Differential Fermentation of Cellulose Allomorphs by Ruminal Cellulolytic Bacteria

In addition to its usual native crystalline form (cellulose I), cellulose can exist in a variety of alternative crystalline forms (allomorphs) which differ in their unit cell dimensions, chain packing schemes, and hydrogen bonding relationships. We prepared, by various chemical treatments, four different alternative allomorphs, along with an amorphous (noncrystalline) cellulose which retained its original molecular weight. We then examined the kinetics of degradation of these materials by two species of ruminal bacteria and by inocula from two bovine rumens. Ruminococcus flavefaciens FD-1 and Fibrobacter succinogenes S85 were similar to one another in their relative rates of digestion of the different celluloses, which proceeded in the following order: amorphous > IIII > IVI > IIIII > I > II. Unlike F. succinogenes, R. flavefaciens did not degrade cellulose II, even after an incubation of 3 weeks. Comparisons of the structural features of these allomorphs with their digestion kinetics suggest that degradation is enhanced by skewing of adjacent sheets in the microfibril, but is inhibited by intersheet hydrogen bonding and by antiparallelism in adjacent sheets.
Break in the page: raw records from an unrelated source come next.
### config.mk
export PLATFORM = sky130hd
export DESIGN_NAME = am_sample_feeder
export DESIGN_NICKNAME = d
export VERILOG_FILES = /design/src/rtl/am_sample_feeder.sv
export SDC_FILE = /design/constraint.sdc
export NUM_CORES = 1
export LEC_CHECK = 0
export CAP_MARGIN = 20
export CORE_MARGIN = 1.5
export CORE_UTILIZATION = 59
export CTS_CLUSTER_DIAMETER = 150
export DETAILED_ROUTE_END_ITERATION = 16
export PLACE_DENSITY_LB_ADDON = 0.1
export RECOVER_POWER = 50
export SLEW_MARGIN = 15
export SYNTH_ARGS = -nofsm -noshare
export SYNTH_HDL_FRONTEND = slang
export SYNTH_SLANG_ARGS = --single-unit
### constraint.sdc
create_clock -name clk -period 3.7 [get_ports clk]
set_clock_uncertainty 0.2 [all_clocks]
set_input_delay 0.37 -clock clk [delete_from_list [all_inputs] [get_ports clk]]
set_output_delay 0.37 -clock clk [all_outputs]
set_load 0.03 [all_outputs]
### src/rtl/am_sample_feeder.sv
// Sample feeder for the AM modulator. Bursty host writes go into a small FIFO,
// and one sample is released per PWM frame (SAMPLE_PERIOD clocks) with a 1-cycle strobe.
// Write backpressure comes from wr_ready, which is low while full. Output pacing has no backpressure, and mid-scale is emitted on prefill or underflow.
module am_sample_feeder #(
    parameter int DATA_WIDTH    = 8,
    parameter int ADDR_WIDTH    = 4,
    parameter int SAMPLE_PERIOD = 1024,
    parameter int PREFILL       = 8,
    parameter int IDLE_VALUE    = 128
) (
    input  logic                  clk,
    input  logic                  rst,
    input  logic                  en,
    input  logic [DATA_WIDTH-1:0] wr_data,
    input  logic                  wr_valid,
    output logic                  wr_ready,
    output logic [DATA_WIDTH-1:0] sample_out,
    output logic                  sample_strobe,
    output logic [ADDR_WIDTH:0]   level,
    output logic                  playing,
    output logic                  underflow,
    input  logic                  underflow_clr,
    output logic [15:0]           underflow_cnt
);

    localparam int DEPTH = 1 << ADDR_WIDTH;
    localparam int CW    = (SAMPLE_PERIOD > 1) ? $clog2(SAMPLE_PERIOD) : 1;
    localparam logic [CW-1:0]         LAST_CNT    = CW'(SAMPLE_PERIOD - 1);
    localparam logic [ADDR_WIDTH:0]   FULL_LVL    = (ADDR_WIDTH + 1)'(DEPTH);
    localparam logic [ADDR_WIDTH:0]   PREFILL_LVL = (ADDR_WIDTH + 1)'(PREFILL);
    localparam logic [DATA_WIDTH-1:0] IDLE_DAT    = DATA_WIDTH'(IDLE_VALUE);

    typedef enum logic {
        ST_IDLE = 1'b0,
        ST_RUN  = 1'b1
    } state_t;

    state_t                r_state;
    logic [DATA_WIDTH-1:0] r_mem [DEPTH];
    logic [ADDR_WIDTH-1:0] r_wptr;
    logic [ADDR_WIDTH-1:0] r_rptr;
    logic [ADDR_WIDTH:0]   r_level;
    logic [CW-1:0]         r_cnt;
    logic [DATA_WIDTH-1:0] r_sample;
    logic                  r_strobe;
    logic                  r_underflow;
    logic [15:0]           r_ucnt;

    logic w_tick;
    logic w_push;
    logic w_pop;
    logic w_uf_evt;

    // All frame decisions use the level as registered before this edge's push.
    assign w_tick   = en && (r_cnt == LAST_CNT);
    assign w_push   = wr_valid && (r_level != FULL_LVL);
    assign w_pop    = w_tick && (((r_state == ST_IDLE) && (r_level >= PREFILL_LVL)) ||
                                 ((r_state == ST_RUN)  && (r_level != '0)));
    assign w_uf_evt = w_tick && (r_state == ST_RUN) && (r_level == '0);

    // Frame counter: free-runs while enabled and sits at zero otherwise.
    always_ff @(posedge clk) begin
        if (rst || !en) begin
            r_cnt <= '0;
        end else if (r_cnt == LAST_CNT) begin
            r_cnt <= '0;
        end else begin
            r_cnt <= r_cnt + 1'b1;
        end
    end

    // FIFO storage. Stale contents after reset are harmless because the pointers restart.
    always_ff @(posedge clk) begin
        if (w_push) begin
            r_mem[r_wptr] <= wr_data;
        end
    end

    // Pointers and occupancy. A simultaneous push and pop leaves the level unchanged.
    always_ff @(posedge clk) begin
        if (rst) begin
            r_wptr  <= '0;
            r_rptr  <= '0;
            r_level <= '0;
        end else begin
            if (w_push) begin
                r_wptr <= r_wptr + 1'b1;
            end
            if (w_pop) begin
                r_rptr <= r_rptr + 1'b1;
            end
            case ({w_push, w_pop})
                2'b10:   r_level <= r_level + 1'b1;
                2'b01:   r_level <= r_level - 1'b1;
                default: r_level <= r_level;
            endcase
        end
    end

    // Playback FSM with registered sample and strobe. One action is taken per tick.
    always_ff @(posedge clk) begin
        if (rst) begin
            r_state  <= ST_IDLE;
            r_sample <= IDLE_DAT;
            r_strobe <= 1'b0;
        end else if (!en) begin
            r_state  <= ST_IDLE;
            r_sample <= IDLE_DAT;
            r_strobe <= 1'b0;
        end else begin
            r_strobe <= w_tick;
            if (w_tick) begin
                case (r_state)
                    ST_IDLE: begin
                        if (w_pop) begin
                            r_sample <= r_mem[r_rptr];
                            r_state  <= ST_RUN;
                        end else begin
                            r_sample <= IDLE_DAT;
                        end
                    end
                    ST_RUN: begin
                        if (w_pop) begin
                            r_sample <= r_mem[r_rptr];
                        end else begin
                            r_sample <= IDLE_DAT;
                            r_state  <= ST_IDLE;
                        end
                    end
                    default: begin
                        r_sample <= IDLE_DAT;
                        r_state  <= ST_IDLE;
                    end
                endcase
            end
        end
    end

    // Sticky underflow flag and saturating event count. A new event beats a same-cycle clear.
    always_ff @(posedge clk) begin
        if (rst) begin
            r_underflow <= 1'b0;
            r_ucnt      <= '0;
        end else if (w_uf_evt) begin
            r_underflow <= 1'b1;
            if (underflow_clr) begin
                r_ucnt <= 16'd1;
            end else if (r_ucnt != 16'hFFFF) begin
                r_ucnt <= r_ucnt + 16'd1;
            end
        end else if (underflow_clr) begin
            r_underflow <= 1'b0;
            r_ucnt      <= '0;
        end
    end

    assign wr_ready      = (r_level != FULL_LVL);
    assign sample_out    = r_sample;
    assign sample_strobe = r_strobe;
    assign level         = r_level;
    assign playing       = (r_state == ST_RUN);
    assign underflow     = r_underflow;
    assign underflow_cnt = r_ucnt;

endmodule
==> results.toml, run 1 <==
[floorplanning]
die-area_um2 = 13500
ios = 46
dieWidth_um = 116
core-area_um2 = 12600
core.rowCount = 41
die_height_um = 116
initial_core_util = 0.603

[cts]
ctsResizeCount = 0
root_buffer = "clkbuf_16"
tritoncts = "built"
cts_buffer_depth = 2
clock_sinks = 182
numCtsBuffers = 17
htreeDepth = 4
hold_buffers = 0
clock_latency_ns = 0.43
clk_pin_slew_worst_paths_ns = 0.07
cts_setup_buffers = 0

[placed_design]
dp.final_hpwl_um = 9670
globalplace.congestion = 0.869
portBuffers = 45
place_area_um2 = 8260

[timing]
max_slew_margin = 0.347
worst_slew_pin_slew_ns = 0.980
slew_violations = 0
hold_viol_final = 0
setup_violations = 0
setup_tns_ns = 0
layout_min_cycle_time_ns = 3.35
rsz0062_at_grt = "false"
period_share = 0.905
timing.fmax_ghz = 0.299

[cells_and_area]
drive_gt1_frac = 0.160
nNetsFinal = 603
syn2layout_area_growth_pct = 15.9
finalInstanceArea_um2 = 8780
antenna_cells = 0

[drt]
vias_per_cell = 5.84
via_count = 4462
drc = 0
wl_per_cell_um = 18.9
drtAntennaViolNets = 0
wl_um = 14500
firstDrtPassIters = 5
drt_iter0_drc = 354

[setup_path]
cp.required_ns = 3.79
path_class = "reg -> reg"
path_cells = "or3_1 > a211o_1 > and3_1 > ha_1 > xor2_1 > ha_1 > a211o_1 > a211o_1 > a31oi_1 > xnor2_1 > nor2_1"
slowest_stage = "or3_1"
start_kind = "register"
crit_path_end_kind = "register"
crit_fanout = 10
crit_arrival_ns = 3.44
critical-path-max-stage-delay_ns = 0.44
worst_path_most_repeated_cell = "a211o_1"

[logic_synthesis]
synth_seq_area_share = 0.650
ys_ff_latch = 182
synthCells = 521
synth_area_um2 = 7580
syn-num-nets = 545
yosys.area.top_type = "edfxtp_1"
ys_types = 58
yosys_warnings = 0
synth_top_area_share = 0.507
synth_edf_count = 128
syn_avg_cell_area_um2 = 14.5
ys_top_cells_by_area = "edfxtp_1, dfxtp_1, mux4_2"
synthArstFlopShare = 0
synthFlopType = "edfxtp_1"

[grt]
grt_overflow_total = 0
grtUsageMet3 = 0.0535
grt_pass1_wl_um = 22900
use_met1 = 0.338
gr-max-usage-layer = "met2"
antenna_found_initial = 0
grtUsageTotal = 0.234
use_met2 = 0.351
grt_pass1_vias = 4282
grt_max_degree = 26

[pwr]
p_per_area_nw_per_um2 = 460
p_leak_nw = 2.96
vdd_ir_drop_max_mv = 0.404

[flow_run]
drv_cap = 0

[status]
status = "completed"

[min_path]
hp-class = "reg -> reg"
-- final timing paths --
kind,start,to,slack (ns),cells after the start
min reg2reg,sample_out[6],sample_out[6],0.25,2
max,level[1],level[4],0.35,11
min,sample_out[6],sample_out[6],0.25,2
max reg2reg,level[1],level[4],0.35,11
-- flip-flops by register name (all words and copies together) (netlist names), named ones only --
signal,cells
r_rptr,4
r_cnt,10
playing,1
r_mem,128
r_wptr,4
sample_out,8
underflow,1
level,5
sample_strobe,1
underflow_cnt,16
-- report_power, final --
group	total, mW	internal, mW	switching (mW)
Clock	1.70	0.985	0.716
Sequential	2.21	2.20	0.0130
Combinational	0.126	0.0465	0.0791
-- per-layer routing --
metal / part of all wire / vias to the layer above
met1: 0.44 / 2207
met4: 0.015 / 0
met5: 0 / -
met3: 0.064 / 17
met2: 0.48 / 134
li1: - / 2104
-- kinds of logic after synthesis --
logic type / count (synthesis) / synth area share
muxes: 56 / 0.126
adders and majority gates: 11 / 0.0182
DFF: 182 / 0.650
AOI/OAI and AO/OA: 56 / 0.0481
xor gates and xnor gates: 20 / 0.0231
buffers and inverters: 34 / 0.0215
and+or+nand+nor: 162 / 0.113
-- cell usage after synthesis (all sizes together) (2+ instances only) --
| cell type | count |
|---|---|
| nand2 | 35 |
| nor2 | 51 |
| or3 | 5 |
| and4 | 4 |
| edfxtp | 128 |
| xor2 | 12 |
| nand3b | 3 |
| a211o | 3 |
| o211a | 5 |
| and3 | 6 |
| mux4 | 31 |
| a41o | 2 |
| inv | 9 |
| a21o | 2 |
| buf | 14 |
| xnor2 | 8 |
| ha | 11 |
| clkbuf | 11 |
| nor4 | 3 |
| o21ai | 19 |
| mux2 | 8 |
| mux2i | 17 |
| nor2b | 2 |
| dfxtp | 54 |
| nand3 | 17 |
| nand4 | 12 |
| a21oi | 14 |
| nor3 | 14 |
| nand2b | 4 |
-- layout make-up --
cell class                 instances  area (um2)
sequential                       182        4930
fill                             838        3780
multi-input combinational        305        2470
timing repair buffer              64         589
clock buffer                      21         440
tap                              172         215
clock inverter                    11         110
inverter                           9        33.8
-- worst max-delay path, delay by kind of cell (launching register included) --
kind	cells	cell delay, ns
compound gates	4	1.10
xor+xnor	2	0.32
fa+ha+maj	2	0.50
flops	1	0.40
simple gates	3	0.70
-- layout by cell type, fill, tap and decap left out, types with 2 or more instances in the layout --
cell type        netlist  routed
edfxtp_1             128     128
o21ai_1               14      14
a211o_1                3       3
nor2_1                51      51
or3_1                  5       5
nand3b_1               3       3
a21o_1                 2       2
o211a_1                5       5
inv_1                  9       9
mux2i_1               17      17
o21ai_0                5       5
clkbuf_1              11       5
clkinv_2               0       6
bufinv_16              0       2
nor3_1                 9      10
nand2_1               34      35
nand4_1               11      11
xor2_1                12      12
xnor2_1                8       8
a21oi_1               14      14
buf_4                  3      18
nor3_2                 5       4
a41o_1                 2       2
nand3_1               15      16
nor4_2                 2       2
and4_1                 4       4
clkbuf_16              0      17
mux2_2                 7       7
dlygate4sd3_1          0      27
ha_1                  11      11
dfxtp_1               54      53
and3_1                 5       5
nor2b_1                2       2
nand2b_1               4       4
clkdlybuf4s50_1        0      18
mux4_2                31      31
-- per-stage QoR --
stage	hold slack [ns]	utilization	cells	setup WS (ns)	total power, mW
4_1_cts	0.259	0.701	764	0.338	4.07
3_3_place_gp	0.242	0.657	732	0.441	2.38
6_report	0.251	0.699	764	0.351	4.04
5_1_grt	0.282	0.699	764	0.132	4.16
2_1_floorplan	0.230	-	521	0.371	2.32
3_5_place_dp	0.251	0.657	732	0.354	2.39
(Power assumes the default switching activity.)
==> run 2: changes to the inputs <==
PLACE_DENSITY = 0.79   (was not set)
PLACE_DENSITY_LB_ADDON = not set   (was 0.1)
==> run 2 against run 1 <==
Utilization shrank 0.32 points; final cell count shrank 1.3%; register-to-register slack lost 0.02 ns; combinational power is essentially flat.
Mixed microflora from the bovine rumens showed in vitro digestion rates quite different from one another and from those of both of the two pure bacterial cultures, suggesting that R. flavefaciens and F. succinogenes (purportedly among the most active of the cellulolytic bacteria in the rumen) either behave differently in the ruminal ecosystem from the way they do in pure culture or did not play a major role in cellulose digestion in these ruminal samples.